(Collected data)
━━━━━━
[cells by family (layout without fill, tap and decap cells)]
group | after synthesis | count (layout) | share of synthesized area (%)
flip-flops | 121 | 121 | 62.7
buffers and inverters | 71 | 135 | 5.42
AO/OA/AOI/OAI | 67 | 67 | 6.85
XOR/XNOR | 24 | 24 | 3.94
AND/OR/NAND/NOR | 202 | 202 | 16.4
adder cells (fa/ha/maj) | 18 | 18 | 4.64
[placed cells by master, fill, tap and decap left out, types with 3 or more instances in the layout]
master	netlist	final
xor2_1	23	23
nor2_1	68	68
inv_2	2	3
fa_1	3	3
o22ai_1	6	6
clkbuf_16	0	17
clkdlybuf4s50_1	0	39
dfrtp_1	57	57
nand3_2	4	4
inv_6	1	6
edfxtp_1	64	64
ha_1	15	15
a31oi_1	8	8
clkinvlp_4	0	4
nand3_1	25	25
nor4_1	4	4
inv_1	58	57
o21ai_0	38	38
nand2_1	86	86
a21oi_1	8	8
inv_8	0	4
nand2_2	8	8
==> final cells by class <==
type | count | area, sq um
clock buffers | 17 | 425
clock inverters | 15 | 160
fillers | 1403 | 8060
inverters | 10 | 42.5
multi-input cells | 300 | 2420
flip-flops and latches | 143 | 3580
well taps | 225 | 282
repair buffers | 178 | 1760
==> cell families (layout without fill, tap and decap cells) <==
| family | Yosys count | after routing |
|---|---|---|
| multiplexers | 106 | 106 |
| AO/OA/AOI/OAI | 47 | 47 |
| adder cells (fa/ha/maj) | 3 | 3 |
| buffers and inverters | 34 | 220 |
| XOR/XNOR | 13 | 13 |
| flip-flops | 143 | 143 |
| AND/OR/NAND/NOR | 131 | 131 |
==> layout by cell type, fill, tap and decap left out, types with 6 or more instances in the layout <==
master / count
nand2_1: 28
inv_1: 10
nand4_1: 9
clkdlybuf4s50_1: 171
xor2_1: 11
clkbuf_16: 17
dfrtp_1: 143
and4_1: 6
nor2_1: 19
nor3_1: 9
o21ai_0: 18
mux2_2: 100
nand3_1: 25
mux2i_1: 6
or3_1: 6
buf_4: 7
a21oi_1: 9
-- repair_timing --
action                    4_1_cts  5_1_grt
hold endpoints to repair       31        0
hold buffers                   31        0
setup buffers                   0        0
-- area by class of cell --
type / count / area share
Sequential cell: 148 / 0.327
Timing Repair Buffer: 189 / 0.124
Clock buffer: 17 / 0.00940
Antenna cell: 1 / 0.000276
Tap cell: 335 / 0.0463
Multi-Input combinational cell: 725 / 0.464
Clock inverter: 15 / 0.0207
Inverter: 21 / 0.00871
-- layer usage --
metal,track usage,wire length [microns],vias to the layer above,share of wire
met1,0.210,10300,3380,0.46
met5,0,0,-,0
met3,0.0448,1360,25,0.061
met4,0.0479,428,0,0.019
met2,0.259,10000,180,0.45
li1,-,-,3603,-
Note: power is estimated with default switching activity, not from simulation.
━━━━━━
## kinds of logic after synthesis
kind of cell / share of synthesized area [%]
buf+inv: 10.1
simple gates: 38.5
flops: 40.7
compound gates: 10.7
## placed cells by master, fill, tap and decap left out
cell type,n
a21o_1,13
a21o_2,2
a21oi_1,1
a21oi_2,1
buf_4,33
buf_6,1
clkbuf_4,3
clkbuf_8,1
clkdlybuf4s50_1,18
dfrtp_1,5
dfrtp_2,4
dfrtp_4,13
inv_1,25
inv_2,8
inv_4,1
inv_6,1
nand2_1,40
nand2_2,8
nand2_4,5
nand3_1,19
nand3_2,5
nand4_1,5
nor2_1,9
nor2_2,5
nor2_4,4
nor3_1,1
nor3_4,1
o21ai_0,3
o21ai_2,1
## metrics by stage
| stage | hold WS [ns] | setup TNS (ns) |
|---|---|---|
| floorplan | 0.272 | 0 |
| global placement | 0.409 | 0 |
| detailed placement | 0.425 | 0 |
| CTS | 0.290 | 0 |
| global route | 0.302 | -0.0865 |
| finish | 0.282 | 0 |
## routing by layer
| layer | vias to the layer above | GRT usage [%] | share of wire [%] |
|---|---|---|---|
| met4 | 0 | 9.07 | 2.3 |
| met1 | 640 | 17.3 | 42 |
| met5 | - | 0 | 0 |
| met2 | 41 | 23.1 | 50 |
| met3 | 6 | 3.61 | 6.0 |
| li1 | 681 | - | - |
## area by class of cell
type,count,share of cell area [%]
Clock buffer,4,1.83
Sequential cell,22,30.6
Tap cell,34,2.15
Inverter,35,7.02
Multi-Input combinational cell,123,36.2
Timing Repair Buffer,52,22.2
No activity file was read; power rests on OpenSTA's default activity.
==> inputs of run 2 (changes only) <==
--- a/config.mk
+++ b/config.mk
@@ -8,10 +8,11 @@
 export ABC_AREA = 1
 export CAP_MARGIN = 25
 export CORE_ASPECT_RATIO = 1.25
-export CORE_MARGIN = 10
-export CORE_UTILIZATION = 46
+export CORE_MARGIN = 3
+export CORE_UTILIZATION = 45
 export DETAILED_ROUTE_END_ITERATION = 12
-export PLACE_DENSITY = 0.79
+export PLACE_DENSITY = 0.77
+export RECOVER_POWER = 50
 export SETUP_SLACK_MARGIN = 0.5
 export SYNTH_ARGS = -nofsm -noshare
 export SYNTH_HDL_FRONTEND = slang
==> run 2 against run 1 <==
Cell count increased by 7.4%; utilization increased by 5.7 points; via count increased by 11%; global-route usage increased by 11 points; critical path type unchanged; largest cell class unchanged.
━━━━━━
» WHAT IS BEING ASKED: Both the line containing "[cells by family" and the line containing "met3,0.0448,1360,25,0.061" belong in the answer. Print them and every line above that falls between them exactly, and no others.

» TASK ANSWER:
[cells by family (layout without fill, tap and decap cells)]
group | after synthesis | count (layout) | share of synthesized area (%)
flip-flops | 121 | 121 | 62.7
buffers and inverters | 71 | 135 | 5.42
AO/OA/AOI/OAI | 67 | 67 | 6.85
XOR/XNOR | 24 | 24 | 3.94
AND/OR/NAND/NOR | 202 | 202 | 16.4
adder cells (fa/ha/maj) | 18 | 18 | 4.64
[placed cells by master, fill, tap and decap left out, types with 3 or more instances in the layout]
master	netlist	final
xor2_1	23	23
nor2_1	68	68
inv_2	2	3
fa_1	3	3
o22ai_1	6	6
clkbuf_16	0	17
clkdlybuf4s50_1	0	39
dfrtp_1	57	57
nand3_2	4	4
inv_6	1	6
edfxtp_1	64	64
ha_1	15	15
a31oi_1	8	8
clkinvlp_4	0	4
nand3_1	25	25
nor4_1	4	4
inv_1	58	57
o21ai_0	38	38
nand2_1	86	86
a21oi_1	8	8
inv_8	0	4
nand2_2	8	8
==> final cells by class <==
type | count | area, sq um
clock buffers | 17 | 425
clock inverters | 15 | 160
fillers | 1403 | 8060
inverters | 10 | 42.5
multi-input cells | 300 | 2420
flip-flops and latches | 143 | 3580
well taps | 225 | 282
repair buffers | 178 | 1760
==> cell families (layout without fill, tap and decap cells) <==
| family | Yosys count | after routing |
|---|---|---|
| multiplexers | 106 | 106 |
| AO/OA/AOI/OAI | 47 | 47 |
| adder cells (fa/ha/maj) | 3 | 3 |
| buffers and inverters | 34 | 220 |
| XOR/XNOR | 13 | 13 |
| flip-flops | 143 | 143 |
| AND/OR/NAND/NOR | 131 | 131 |
==> layout by cell type, fill, tap and decap left out, types with 6 or more instances in the layout <==
master / count
nand2_1: 28
inv_1: 10
nand4_1: 9
clkdlybuf4s50_1: 171
xor2_1: 11
clkbuf_16: 17
dfrtp_1: 143
and4_1: 6
nor2_1: 19
nor3_1: 9
o21ai_0: 18
mux2_2: 100
nand3_1: 25
mux2i_1: 6
or3_1: 6
buf_4: 7
a21oi_1: 9
-- repair_timing --
action                    4_1_cts  5_1_grt
hold endpoints to repair       31        0
hold buffers                   31        0
setup buffers                   0        0
-- area by class of cell --
type / count / area share
Sequential cell: 148 / 0.327
Timing Repair Buffer: 189 / 0.124
Clock buffer: 17 / 0.00940
Antenna cell: 1 / 0.000276
Tap cell: 335 / 0.0463
Multi-Input combinational cell: 725 / 0.464
Clock inverter: 15 / 0.0207
Inverter: 21 / 0.00871
-- layer usage --
metal,track usage,wire length [microns],vias to the layer above,share of wire
met1,0.210,10300,3380,0.46
met5,0,0,-,0
met3,0.0448,1360,25,0.061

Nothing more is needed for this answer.